A exploração trabalhista na sociedade moderna
Enviada em 16/05/2020
O Iluminismo e as Revoluções Francesas, no passado, buscaram por condições justas, como por exemplo: maiores salários, menores jornadas de trabalho e a proibição de trabalho infantil. Contudo, as extensas jornadas de trabalho que deram inicio às grandes revoluções estudadas nos livros de história ainda fazem-se presente no século atual, sobretudo nas camadas menos favorecidas da sociedade, sem que o trabalhador se revolte e exija seus direitos, pois ser explorado é o que garante à sua família o sustento.
Em primeiro instante, convém mencionar que, o mercado de trabalho cada vez mais exigente contribui de forma significativa para a perduração da realidade de milhares de brasileiros que mantém um trabalho informal. Nesse sentido, aqueles que não receberam educação pública de qualidade e não podem pagar por uma escola privada são os mais prejudicados. Além disso, muitos trabalhadores, por uma formação menos privilegiada, desconhecem seus direitos trabalhistas, bem como como exigi-los.

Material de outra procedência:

package Axi4LiteSlaveWriteAssertCoverParameter;
  parameter int MAX_DELAY_READY = 16;
  parameter int MAX_DELAY_VALID = 16;
  parameter int MAX_DELAY_WVALID = 10;
  parameter int MAX_DELAY_BVALID = 12;
  parameter int MAX_DELAY_AWVALID = 10;
  parameter int MAX_DELAY_AWREADY = 16;
  parameter int MAX_DELAY_WREADY = 16;
  parameter int DELAY_FOR_SECOND_TRANSFER = 16;
endpackage : Axi4LiteSlaveWriteAssertCoverParameter
module axi4_lite_slave_adaptor (
    input aclk,
    input aresetn,
    input [31:0] awaddr_in,
    input [2:0] awprot_in,
    input awvalid_in,
    output reg awready_out,
    input [31:0] wdata_in,
    input [3:0] wstrb_in,
    input wvalid_in,
    output reg wready_out,
    output reg [1:0] bresp_out,
    output reg bvalid_out,
    input bready_in,
    input [31:0] araddr_in,
    input [2:0] arprot_in,
    input arvalid_in,
    output reg arready_out,
    output reg [31:0] rdata_out,
    output reg [1:0] rresp_out,
    output reg rvalid_out,
    input rready_in,
    input [31:0] rdata_in
);
    reg [31:0] awaddr_save;
    always @(posedge aclk or negedge aresetn) begin
        if (!aresetn) begin
            awaddr_save <= 0;
            awready_out <= 1;
        end
        else begin
           awready_out <= 1;
           if (awvalid_in) begin
            awaddr_save <= awaddr_in;
           end 
        end
    end
    reg [31:0] wdata_save;
    reg wdata_save_indication;
    always @(posedge aclk or negedge aresetn) begin
        if (!aresetn) begin
            wdata_save <= 0;
            wdata_save_indication <= 0;
            wready_out <= 1;
        end
        else begin
            wready_out <= 1;
            if (wvalid_in) begin
                if (wstrb_in[0]) begin
                    wdata_save[7:0] = wdata_in[7:0];
                end
                if (wstrb_in[1]) begin
                    wdata_save[15:8] = wdata_in[15:8];
                end
                if (wstrb_in[2]) begin
                    wdata_save[23:16] = wdata_in[23:16];
                end
                if (wstrb_in[3]) begin
                    wdata_save[31:24] = wdata_in[31:24];
                end
                wdata_save_indication = 1;
            end
        end
    end
    always @(posedge aclk or negedge aresetn) begin
        if (!aresetn) begin
            bvalid_out <= 0;
        end
        else begin
            if (wdata_save_indication) begin
                bresp_out <= 0;
                bvalid_out <= 1;
                if (bready_in) begin
                    bvalid_out <= 0;
                end
            end
        end
    end
    reg [31:0] araddr_save;
    reg rdata_save_indication;
    always @(posedge aclk or negedge aresetn) begin
        if (!aresetn) begin
            araddr_save <= 0;
            rdata_save_indication <= 0;
            arready_out <= 1;
        end
        else begin
           arready_out <= 1;
           if (arvalid_in) begin
            araddr_save <= araddr_in;
            rdata_save_indication <= 1;
           end 
        end
    end
    always @(posedge aclk or negedge aresetn) begin
        if (!aresetn) begin
            rvalid_out <= 0;
        end
        else begin
            if (rdata_save_indication) begin
                rdata_out <= rdata_in;
                rvalid_out <= 1;
                if (rready_in) begin
                    rresp_out <= 0;
                    rvalid_out <= 0;
                end
            end
            else begin
                rdata_out <= 0;
            end
        end
    end
endmodule
--- flow/run.sh ---
#!/bin/bash
# OpenROAD 26Q1-2900-gdf79404cd8, Yosys 0.63+post, stock flow scripts
make -C /OpenROAD-flow-scripts/flow DESIGN_CONFIG=/design/flow/config.mk WORK_HOME=/design/flow/orfs finish
--- flow/config.mk ---
export PLATFORM = sky130hd
export DESIGN_NAME = axi4_lite_slave_adaptor
export DESIGN_NICKNAME = axi4_lite_slave_adaptor
export VERILOG_FILES = /design/flow/design.v
export SDC_FILE = /design/flow/constraint.sdc
export NUM_CORES = 4
export LEC_CHECK = 1
export CORE_AREA = 10 10 124 124
export DIE_AREA = 0 0 134 134
--- flow/constraint.sdc ---
current_design axi4_lite_slave_adaptor

set clk_period 1.3
set clk_io_pct 0.2

create_clock -name clk0 -period $clk_period [get_ports {aclk}]

set non_clock_inputs [all_inputs -no_clocks]
set_input_delay [expr $clk_period * $clk_io_pct] -clock clk0 $non_clock_inputs
set_output_delay [expr $clk_period * $clk_io_pct] -clock clk0 [all_outputs]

Outra observação importante é acerca dos trabalhadores que estão sujeitos ao trabalho análogo ao escravo, mesmo após 130 anos da abolição no Brasil. Segundo dados da Organização Internacional do Trabalho, 25 milhões de pessoas foram forçadas a trabalhar, entre elas, o maior número representadas por mulheres e crianças. O cenário onde a violação de direitos humanos mais ocorre é no norte do País nas grandes fazendas de café, que por sua vez, são justificadas pelos responsáveis como “trabalho como forma de pagar dívidas ao empregador”. Conforme os Agentes de Trabalho, grande parte dos trabalhadores resgatados retornam às fazendas por vontade própria, visto que, devido a baixa escolaridade, não conseguem emprego.
Dessa forma, é preciso que medidas sejam tomadas para que, em tempos modernos, os direitos humanos sejam respeitados. Logo, faz-se necessário que a estrutura de ensino seja modificada, ampliando as oportunidades aos alunos de rede pública para que possam adentrar no mercado de trabalho preparados. Assim, cabe ao Ministério da Educação e às Prefeituras ofertar aulas extracurriculares em contra turno para aqueles alunos que possuem dificuldades no aprendizado, e também cursos que são exigidos por empresas, como inglês e planilhas. Outrossim, cabe ao Governo e ao Ministério de Trabalho fiscalizar, multas e punir o empregador que desrespeitar as leis trabalhistas. De certo, este é o princípio para as mudanças no país a respeito do trabalho e do trabalhador.